Twenty-one of 22 US federal agencies studied breached official guidance by failing to identify $4.5bn (€3.6bn) worth of information technology contracts – almost a quarter of their total IT obligations – in fiscal year 2016, the US government’s Government Accountability Office (GAO) has found.
In conducting audits of their procurement deals required to ensure that agency CIOs look over IT-related spending, the agencies identified over 78,000 contracts as IT-related – but they failed to correctly identify over 31,000 additional IT contracts, the agency discovered.
Poor oversight was responsible for much of the failed identification, report author and GAO director of IT management issues David Powner told Global Government Forum.
“Look at all the billions of dollars we’re spending on IT contracts. Are we really having the right people approve them? The short answer’s no,” Powner said.
Buying blind
Only eight of the 22 departments reviewed had their acquisitions offices identify IT contracts for CIO review, contravening Office of Management and Budget guidance on 2014’s Federal Information Technology Acquisition Reform Act (FITARA), the report found.
As a result, GAO found, only 11 of 96 randomly selected IT contracts had been approved by their agencies’ CIOs. Including possible future extensions of these contracts, this means that a potential value of up to $23.8bn went unreviewed in that sample alone.
Powner said that when IT contracts are not approved by the right people, it raises the risk that agencies will spend taxpayer money on duplicative projects. What’s more, he said, “you need to have the appropriate contractor oversight and make sure that contractors are delivering on what we’re paying for.”
Patchy picture
IT oversight varied considerably among agencies, the agency discovered. The Department of State identified 99% of its IT contract obligations, the GAO found. But eight other agencies identified less than 60%.

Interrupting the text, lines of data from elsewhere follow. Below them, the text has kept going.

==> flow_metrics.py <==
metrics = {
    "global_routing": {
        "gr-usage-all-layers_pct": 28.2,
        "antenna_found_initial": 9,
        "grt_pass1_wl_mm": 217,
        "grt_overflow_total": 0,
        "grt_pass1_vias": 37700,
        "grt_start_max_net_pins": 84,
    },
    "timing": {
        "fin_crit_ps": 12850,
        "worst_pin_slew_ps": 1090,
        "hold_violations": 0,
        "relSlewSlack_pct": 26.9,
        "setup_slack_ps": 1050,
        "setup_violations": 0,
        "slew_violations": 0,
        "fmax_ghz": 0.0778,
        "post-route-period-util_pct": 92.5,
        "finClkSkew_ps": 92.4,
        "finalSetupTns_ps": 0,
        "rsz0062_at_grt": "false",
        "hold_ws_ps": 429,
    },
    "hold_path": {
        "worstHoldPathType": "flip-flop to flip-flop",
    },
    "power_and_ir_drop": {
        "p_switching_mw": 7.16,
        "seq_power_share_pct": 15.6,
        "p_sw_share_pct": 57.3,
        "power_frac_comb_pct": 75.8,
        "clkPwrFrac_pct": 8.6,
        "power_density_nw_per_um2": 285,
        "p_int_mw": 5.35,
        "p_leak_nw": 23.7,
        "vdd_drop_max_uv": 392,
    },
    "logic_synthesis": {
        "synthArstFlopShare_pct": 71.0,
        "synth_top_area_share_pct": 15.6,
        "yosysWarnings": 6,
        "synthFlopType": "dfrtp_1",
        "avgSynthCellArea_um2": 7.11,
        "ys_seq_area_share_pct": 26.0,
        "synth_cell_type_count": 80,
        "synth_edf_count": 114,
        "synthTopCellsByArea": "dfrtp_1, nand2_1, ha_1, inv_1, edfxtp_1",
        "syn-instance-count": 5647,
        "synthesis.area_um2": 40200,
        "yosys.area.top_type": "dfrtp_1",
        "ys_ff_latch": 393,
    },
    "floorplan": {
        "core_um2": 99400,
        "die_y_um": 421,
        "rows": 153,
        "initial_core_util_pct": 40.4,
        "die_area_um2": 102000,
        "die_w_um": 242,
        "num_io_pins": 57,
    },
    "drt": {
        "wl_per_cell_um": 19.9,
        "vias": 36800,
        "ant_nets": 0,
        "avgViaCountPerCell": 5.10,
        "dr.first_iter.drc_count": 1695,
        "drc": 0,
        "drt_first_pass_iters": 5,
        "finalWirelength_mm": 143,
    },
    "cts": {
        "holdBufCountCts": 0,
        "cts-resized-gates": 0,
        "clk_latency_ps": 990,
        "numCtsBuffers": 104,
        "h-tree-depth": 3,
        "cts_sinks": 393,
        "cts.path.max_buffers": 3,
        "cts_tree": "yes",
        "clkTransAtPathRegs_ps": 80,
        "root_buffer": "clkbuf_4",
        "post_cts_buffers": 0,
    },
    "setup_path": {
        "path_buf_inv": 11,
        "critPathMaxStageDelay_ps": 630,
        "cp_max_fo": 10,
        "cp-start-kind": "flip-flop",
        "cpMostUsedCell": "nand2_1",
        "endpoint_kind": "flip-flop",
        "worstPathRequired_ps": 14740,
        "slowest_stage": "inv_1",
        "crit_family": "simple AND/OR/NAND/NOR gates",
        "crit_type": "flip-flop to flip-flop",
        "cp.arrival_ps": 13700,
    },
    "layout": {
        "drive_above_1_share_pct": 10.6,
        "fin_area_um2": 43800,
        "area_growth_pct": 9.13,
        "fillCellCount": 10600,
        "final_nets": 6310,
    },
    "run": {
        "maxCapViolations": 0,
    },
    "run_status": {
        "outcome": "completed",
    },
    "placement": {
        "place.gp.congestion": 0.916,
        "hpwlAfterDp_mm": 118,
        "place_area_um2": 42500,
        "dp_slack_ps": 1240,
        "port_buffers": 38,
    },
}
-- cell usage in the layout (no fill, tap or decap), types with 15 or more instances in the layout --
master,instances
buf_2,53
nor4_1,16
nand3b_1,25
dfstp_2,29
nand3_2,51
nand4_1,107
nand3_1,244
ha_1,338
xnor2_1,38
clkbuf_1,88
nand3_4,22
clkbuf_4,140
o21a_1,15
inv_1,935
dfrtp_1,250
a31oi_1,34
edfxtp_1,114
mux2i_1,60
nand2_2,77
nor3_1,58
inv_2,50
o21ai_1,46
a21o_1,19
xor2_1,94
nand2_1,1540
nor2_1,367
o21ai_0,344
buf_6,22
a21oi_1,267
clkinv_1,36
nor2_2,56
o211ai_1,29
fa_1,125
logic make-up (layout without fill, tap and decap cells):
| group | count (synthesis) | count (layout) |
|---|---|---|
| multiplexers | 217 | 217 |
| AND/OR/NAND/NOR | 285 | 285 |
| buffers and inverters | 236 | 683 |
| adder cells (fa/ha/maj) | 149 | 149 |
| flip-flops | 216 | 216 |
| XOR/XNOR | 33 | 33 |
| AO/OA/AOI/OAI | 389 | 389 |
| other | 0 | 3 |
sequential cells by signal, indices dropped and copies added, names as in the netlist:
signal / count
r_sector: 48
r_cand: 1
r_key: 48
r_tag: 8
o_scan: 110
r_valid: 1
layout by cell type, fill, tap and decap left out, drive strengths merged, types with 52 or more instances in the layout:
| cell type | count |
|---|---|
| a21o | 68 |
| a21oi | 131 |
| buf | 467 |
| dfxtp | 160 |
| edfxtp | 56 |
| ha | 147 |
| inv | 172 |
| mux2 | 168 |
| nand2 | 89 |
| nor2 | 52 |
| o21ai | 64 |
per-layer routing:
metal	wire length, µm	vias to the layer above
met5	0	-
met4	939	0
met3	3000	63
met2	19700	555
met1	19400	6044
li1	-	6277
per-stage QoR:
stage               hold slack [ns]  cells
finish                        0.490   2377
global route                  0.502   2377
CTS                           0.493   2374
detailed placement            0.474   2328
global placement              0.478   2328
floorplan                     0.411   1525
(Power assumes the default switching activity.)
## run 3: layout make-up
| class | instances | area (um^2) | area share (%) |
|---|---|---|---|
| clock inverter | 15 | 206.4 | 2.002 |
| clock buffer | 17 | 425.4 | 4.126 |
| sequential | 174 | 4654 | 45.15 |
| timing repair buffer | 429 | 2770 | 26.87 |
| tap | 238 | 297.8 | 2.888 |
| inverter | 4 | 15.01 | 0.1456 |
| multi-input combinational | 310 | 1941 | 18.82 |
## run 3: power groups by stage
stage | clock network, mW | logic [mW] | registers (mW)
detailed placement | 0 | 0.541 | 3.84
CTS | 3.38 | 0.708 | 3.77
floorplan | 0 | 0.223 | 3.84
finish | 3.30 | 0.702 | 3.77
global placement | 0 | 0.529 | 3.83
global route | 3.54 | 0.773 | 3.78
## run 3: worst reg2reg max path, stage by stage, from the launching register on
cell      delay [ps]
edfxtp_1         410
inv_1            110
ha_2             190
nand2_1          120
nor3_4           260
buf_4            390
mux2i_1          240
File: config.mk
export PLATFORM = sky130hd
export DESIGN_NAME = dense_matrix_multiply
export DESIGN_NICKNAME = d
export VERILOG_FILES = /design/src/design/dmm_pkg.sv /design/src/design/dense_matrix_multiply.sv /design/src/design/dmm_front.sv /design/src/design/dmm_queue.sv /design/src/design/dmm_back.sv
export SDC_FILE = /design/constraint.sdc
export NUM_CORES = 2
export LEC_CHECK = 0
export BUFFER_PORTS_ARGS = -buffer_cell sky130_fd_sc_hd__buf_4
export CORE_MARGIN = 5
export CORE_UTILIZATION = 55
export DETAILED_ROUTE_END_ITERATION = 10
export PLACE_DENSITY = 0.68
export SLEW_MARGIN = 10
export SYNTH_ARGS = -nofsm -noshare
export SYNTH_HDL_FRONTEND = slang
export SYNTH_HIERARCHICAL = 1
export SYNTH_SLANG_ARGS = --single-unit
export TNS_END_PERCENT = 20
File: constraint.sdc
create_clock -name clk -period 15.1 [get_ports clk]
set_input_delay 2.265 -clock clk [delete_from_list [all_inputs] [get_ports clk]]
set_output_delay 2.265 -clock clk [all_outputs]
set_load 0.01 [all_outputs]
File: src/design/dmm_pkg.sv
// Shared types and constants for the dense matrix multiply block.
package dmm_pkg;

	localparam int MAX_ORDER = 8;
	localparam int DEPTH     = MAX_ORDER * MAX_ORDER;
	localparam int ADDR_W    = $clog2(DEPTH);
	localparam int CNT_W     = ADDR_W + 1;
	localparam int ORDER_W   = 4;
	localparam int IDX_W     = $clog2(MAX_ORDER);
	localparam int ELEM_W    = 16;
	localparam int PROD_W    = 2 * ELEM_W;
	localparam int SUM_W     = 35;
	localparam int Q_DEPTH   = 4;
	localparam int QPTR_W    = $clog2(Q_DEPTH);
	localparam int QCNT_W    = QPTR_W + 1;

	localparam logic OP_A = 1'b0;
	localparam logic OP_B = 1'b1;

	localparam logic [ORDER_W-1:0] ORDER_RESET = ORDER_W'(MAX_ORDER);

	typedef struct packed {
		logic                     op;
		logic signed [ELEM_W-1:0] element;
	} in_word_t;

	typedef struct packed {
		logic signed [SUM_W-1:0] product_element;
		logic                    last;
	} out_word_t;

	// Command passed from front to back: one store, optionally starting the product.
	typedef struct packed {
		logic                     is_b;
		logic [ADDR_W-1:0]        addr;
		logic signed [ELEM_W-1:0] data;
		logic                     go;
	} cmd_t;

	// Order in use: 0 acts as 1, anything above MAX_ORDER acts as MAX_ORDER.
	function automatic logic [ORDER_W-1:0] clamp_order(input logic [ORDER_W-1:0] raw);
		logic [ORDER_W-1:0] n;
		n = raw;
		if (raw == '0)
			n = ORDER_W'(1);
		else if (raw > ORDER_W'(MAX_ORDER))
			n = ORDER_W'(MAX_ORDER);
		return n;
	endfunction

endpackage
### config.mk
export PLATFORM = sky130hd
export DESIGN_NAME = xhci_normal_trb_segmenter_top
export DESIGN_NICKNAME = d
export VERILOG_FILES = /design/src/rtl/ntrbseg_pkg.sv /design/src/rtl/xhci_normal_trb_segmenter_top.sv /design/src/rtl/ntrbseg_div.sv
export SDC_FILE = /design/constraint.sdc
export NUM_CORES = 1
export LEC_CHECK = 0
export ABC_CLOCK_PERIOD_IN_PS = 18800
export BUFFER_PORTS_ARGS = -buffer_cell sky130_fd_sc_hd__buf_2
export CAP_MARGIN = 10
export CORE_ASPECT_RATIO = 0.6
export CORE_MARGIN = 5
export CORE_UTILIZATION = 26
export DETAILED_ROUTE_END_ITERATION = 10
export PLACE_DENSITY = 0.46
export SLEW_MARGIN = 5
export SYNTH_ARGS = -nofsm -noshare
export SYNTH_HDL_FRONTEND = slang
export SYNTH_SLANG_ARGS = --single-unit
export TNS_END_PERCENT = 10
### constraint.sdc
create_clock -name clk -period 18.8 [get_ports clk]
set_input_delay 1.88 -clock clk [delete_from_list [all_inputs] [get_ports clk]]
set_output_delay 1.88 -clock clk [all_outputs]
set_load 0.01 [all_outputs]
### src/rtl/ntrbseg_pkg.sv
// Types, constants and field layout for the Normal TRB segmenter.
// No dependencies.
package ntrbseg_pkg;

    localparam int PAGE_BYTES_DEF = 4096;

    localparam int ADDR_W  = 64;
    localparam int LEN_W   = 16;
    localparam int MPS_W   = 11;
    localparam int EP_W    = 5;
    localparam int SLOT_W  = 8;
    localparam int WORD_W  = 32;

    localparam int IN_TDATA_W  = 112;
    localparam int OUT_TDATA_W = 144;

    // ceil divide: numerator is length + packet size - 1
    localparam int DIV_BITS   = LEN_W + 1;
    localparam int DIV_STEP_W = $clog2(DIV_BITS);
    localparam int PKT_KEEP_W = 15;

    localparam logic FLAVOR_RESET = 1'b1;
    localparam logic FLAVOR_BULK  = 1'b1;

    localparam logic KIND_TRB      = 1'b0;
    localparam logic KIND_DOORBELL = 1'b1;

    localparam logic [WORD_W-1:0] CTRL_TYPE_NORMAL = 32'h0000_0400;
    localparam logic [WORD_W-1:0] CTRL_CHAIN       = 32'h0000_0010;
    localparam logic [WORD_W-1:0] CTRL_LAST        = 32'h0000_0020;
    localparam logic [WORD_W-1:0] CTRL_DIR_IN      = 32'h0000_0040;
    localparam logic [WORD_W-1:0] CTRL_BIT1        = 32'h0000_0002;

    typedef enum logic [1:0] {
        ST_IDLE,
        ST_CHUNK,
        ST_DIV,
        ST_OUT
    } state_t;

    typedef struct packed {
        logic               start;
        logic [DIV_BITS-1:0] numer;
        logic [MPS_W-1:0]    divisor;
    } div_req_t;

    typedef struct packed {
        logic               done;
        logic [LEN_W-1:0]   quotient;
    } div_stat_t;

    function automatic logic [WORD_W-1:0] ctrl_word(input logic flavor,
                                                     input logic last,
                                                     input logic dir_in);
        logic [WORD_W-1:0] w;
        w = CTRL_TYPE_NORMAL;
        if (flavor == FLAVOR_BULK)
        begin
            if (!last)
                w = w | CTRL_CHAIN;
            if (dir_in)
                w = w | CTRL_DIR_IN;
        end
        else
        begin
            w = w | CTRL_DIR_IN | CTRL_BIT1;
        end
        if (last)
            w = w | CTRL_LAST;
        return w;
    endfunction

endpackage

### src/rtl/xhci_normal_trb_segmenter_top.sv
// Top level of the Normal TRB segmenter: chunk sequencer and output register.
// Depends on ntrbseg_pkg and ntrbseg_div.
//
// Usage:
//   s_axis carries one transfer request per beat; m_axis returns one Normal
//   TRB per page chunk (tuser 0) and then one doorbell item (tuser 1, tlast 1).
//   A zero-length request returns only the doorbell item.
//   cfg_we/cfg_wdata write the flavor bit (1 bulk flags, 0 normal flags);
//   write it only while no request is in flight.
// Sequence:
//   Each TRB passes through a setup state, the bit-serial divider (packets
//   left = ceil(bytes left / packet size)) and a load of the output register,
//   then waits for m_axis_tready. s_axis_tready is high only between
//   requests.
// Reset:
//   rst_n clears the sequencer to idle and sets flavor to bulk.
//   A stalled receiver holds the current item in the output register.
module xhci_normal_trb_segmenter_top
#(
    parameter int PAGE_BYTES = ntrbseg_pkg::PAGE_BYTES_DEF
)
(
    input  logic                                 clk,
    input  logic                                 rst_n,
    input  logic                                 cfg_we,
    input  logic                                 cfg_wdata,
    input  logic                                 s_axis_tvalid,
    output logic                                 s_axis_tready,
    // buffer_address, data_length, max_packet_size, endpoint_number,
    // doorbell_target, endpoint_in, slot_number, zero pad
    input  logic [ntrbseg_pkg::IN_TDATA_W-1:0]   s_axis_tdata,
    output logic                                 m_axis_tvalid,
    input  logic                                 m_axis_tready,
    // slot_out, endpoint_out, trb_address, status_word, control_word, zero pad
    output logic [ntrbseg_pkg::OUT_TDATA_W-1:0]  m_axis_tdata,
    // result_kind
    output logic                                 m_axis_tuser,
    // final_res
    output logic                                 m_axis_tlast
);

    localparam int PAGE_W = $clog2(PAGE_BYTES);
    localparam int CNT_W  = PAGE_W + 1;
    localparam int EXT_W  = ntrbseg_pkg::LEN_W + 1;

    ntrbseg_pkg::state_t                    state_reg, state_next;
    logic                                   flavor_reg;

    logic [ntrbseg_pkg::ADDR_W-1:0]         addr_reg, addr_next;
    logic [ntrbseg_pkg::LEN_W-1:0]          left_reg, left_next;
    logic [ntrbseg_pkg::MPS_W-1:0]          mps_reg, mps_next;
    logic [ntrbseg_pkg::EP_W-1:0]           ep_reg, ep_next;
    logic [ntrbseg_pkg::EP_W-1:0]           dbt_reg, dbt_next;
    logic                                   dir_reg, dir_next;
    logic [ntrbseg_pkg::SLOT_W-1:0]         slot_reg, slot_next;

    logic                                   out_kind_reg, out_kind_next;
    logic                                   out_last_reg, out_last_next;
    logic [ntrbseg_pkg::EP_W-1:0]           out_ep_reg, out_ep_next;
    logic [ntrbseg_pkg::ADDR_W-1:0]         out_addr_reg, out_addr_next;
    logic [ntrbseg_pkg::WORD_W-1:0]         out_status_reg, out_status_next;
    logic [ntrbseg_pkg::WORD_W-1:0]         out_ctrl_reg, out_ctrl_next;

    logic [ntrbseg_pkg::ADDR_W-1:0]         in_addr;
    logic [ntrbseg_pkg::LEN_W-1:0]          in_len;
    logic [ntrbseg_pkg::MPS_W-1:0]          in_mps;
    logic [ntrbseg_pkg::EP_W-1:0]           in_ep;
    logic [ntrbseg_pkg::EP_W-1:0]           in_dbt;
    logic                                   in_dir;
    logic [ntrbseg_pkg::SLOT_W-1:0]         in_slot;

    logic [CNT_W-1:0]                       room;
    logic [EXT_W-1:0]                       room_ext;
    logic                                   is_last;
    logic [ntrbseg_pkg::LEN_W-1:0]          chunk;
    logic                                   in_fire;
    logic                                   out_fire;
    logic                                   div_start;

    ntrbseg_pkg::div_req_t                  div_req;
    ntrbseg_pkg::div_stat_t                 div_stat;

    assign in_addr = s_axis_tdata[63:0];
    assign in_len  = s_axis_tdata[79:64];
    assign in_mps  = s_axis_tdata[90:80];
    assign in_ep   = s_axis_tdata[95:91];
    assign in_dbt  = s_axis_tdata[100:96];
    assign in_dir  = s_axis_tdata[101];
    assign in_slot = s_axis_tdata[109:102];

    assign s_axis_tready = (state_reg == ntrbseg_pkg::ST_IDLE);
    assign m_axis_tvalid = (state_reg == ntrbseg_pkg::ST_OUT);
    assign in_fire       = s_axis_tvalid && s_axis_tready;
    assign out_fire      = m_axis_tvalid && m_axis_tready;

    // bytes to the next page boundary
    assign room     = CNT_W'(PAGE_BYTES) - {1'b0, addr_reg[PAGE_W-1:0]};
    assign room_ext = EXT_W'(room);
    assign is_last  = room_ext >= {1'b0, left_reg};
    assign chunk    = is_last ? left_reg : room_ext[ntrbseg_pkg::LEN_W-1:0];

    assign div_req.start   = div_start;
    assign div_req.numer   = EXT_W'(left_reg) + EXT_W'(mps_reg) - EXT_W'(1);
    assign div_req.divisor = mps_reg;

    ntrbseg_div u_div
    (
        .clk   (clk),
        .rst_n (rst_n),
        .req   (div_req),
        .stat  (div_stat)
    );

    always_comb
    begin
        state_next      = state_reg;
        div_start       = 1'b0;
        addr_next       = addr_reg;
        left_next       = left_reg;
        mps_next        = mps_reg;
        ep_next         = ep_reg;
        dbt_next        = dbt_reg;
        dir_next        = dir_reg;
        slot_next       = slot_reg;
        out_kind_next   = out_kind_reg;
        out_last_next   = out_last_reg;
        out_ep_next     = out_ep_reg;
        out_addr_next   = out_addr_reg;
        out_status_next = out_status_reg;
        out_ctrl_next   = out_ctrl_reg;

        case (state_reg)
            ntrbseg_pkg::ST_IDLE:
            begin
                if (in_fire)
                begin
                    addr_next  = in_addr;
                    left_next  = in_len;
                    mps_next   = (in_mps == '0) ? ntrbseg_pkg::MPS_W'(1) : in_mps;
                    ep_next    = in_ep;
                    dbt_next   = in_dbt;
                    dir_next   = in_dir;
                    slot_next  = in_slot;
                    state_next = ntrbseg_pkg::ST_CHUNK;
                end
            end
            ntrbseg_pkg::ST_CHUNK:
            begin
                if (left_reg == '0)
                begin
                    out_kind_next   = ntrbseg_pkg::KIND_DOORBELL;
                    out_last_next   = 1'b1;
                    out_ep_next     = dbt_reg;
                    out_addr_next   = '0;
                    out_status_next = '0;
                    out_ctrl_next   = '0;
                    state_next      = ntrbseg_pkg::ST_OUT;
                end
                else
                begin
                    div_start  = 1'b1;
                    state_next = ntrbseg_pkg::ST_DIV;
                end
            end
            ntrbseg_pkg::ST_DIV:
            begin
                if (div_stat.done)
                begin
                    out_kind_next   = ntrbseg_pkg::KIND_TRB;
                    out_last_next   = 1'b0;
                    out_ep_next     = ep_reg;
                    out_addr_next   = addr_reg;
                    out_status_next = {div_stat.quotient[ntrbseg_pkg::PKT_KEEP_W-1:0],
                                       1'b0, chunk};
                    out_ctrl_next   = ntrbseg_pkg::ctrl_word(flavor_reg, is_last, dir_reg);
                    state_next      = ntrbseg_pkg::ST_OUT;
                end
            end
            ntrbseg_pkg::ST_OUT:
            begin
                if (out_fire)
                begin
                    if (out_last_reg)
                    begin
                        state_next = ntrbseg_pkg::ST_IDLE;
                    end
                    else
                    begin
                        addr_next  = addr_reg + ntrbseg_pkg::ADDR_W'(chunk);
                        left_next  = left_reg - chunk;
                        state_next = ntrbseg_pkg::ST_CHUNK;
                    end
                end
            end
            default:
            begin
                state_next = ntrbseg_pkg::ST_IDLE;
            end
        endcase
    end

    always_ff @(posedge clk or negedge rst_n)
    begin
        if (!rst_n)
        begin
            state_reg  <= ntrbseg_pkg::ST_IDLE;
            flavor_reg <= ntrbseg_pkg::FLAVOR_RESET;
        end
        else
        begin
            state_reg <= state_next;
            if (cfg_we)
                flavor_reg <= cfg_wdata;
        end
    end

    always_ff @(posedge clk)
    begin
        addr_reg       <= addr_next;
        left_reg       <= left_next;
        mps_reg        <= mps_next;
        ep_reg         <= ep_next;
        dbt_reg        <= dbt_next;
        dir_reg        <= dir_next;
        slot_reg       <= slot_next;
        out_kind_reg   <= out_kind_next;
        out_last_reg   <= out_last_next;
        out_ep_reg     <= out_ep_next;
        out_addr_reg   <= out_addr_next;
        out_status_reg <= out_status_next;
        out_ctrl_reg   <= out_ctrl_next;
    end

    assign m_axis_tdata = {3'b000, out_ctrl_reg, out_status_reg, out_addr_reg,
                           out_ep_reg, slot_reg};
    assign m_axis_tuser = out_kind_reg;
    assign m_axis_tlast = out_last_reg;

endmodule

In 2015, the GAO added management of IT procurement and operations to its list of high-risk areas for federal government.
The House Committee on Oversight and Government Reform’s most recent FITARA scorecard, informed by GAO data, found that most agencies scored between a C- and C+ overall. But things are getting better: the majority of agencies scored an A for their incremental improvements to CIO authority.
I think the total IT budget is closer to 80 Billion. Source: CIO-Council-State-of-Federal-IT-Report-January-2017. That would be close 6/100 (6%) under reporting dollars rather than 1/4 (25%) as stated.
The number of reported contracts is under reported 31,000/109,000 = 28% under reporting.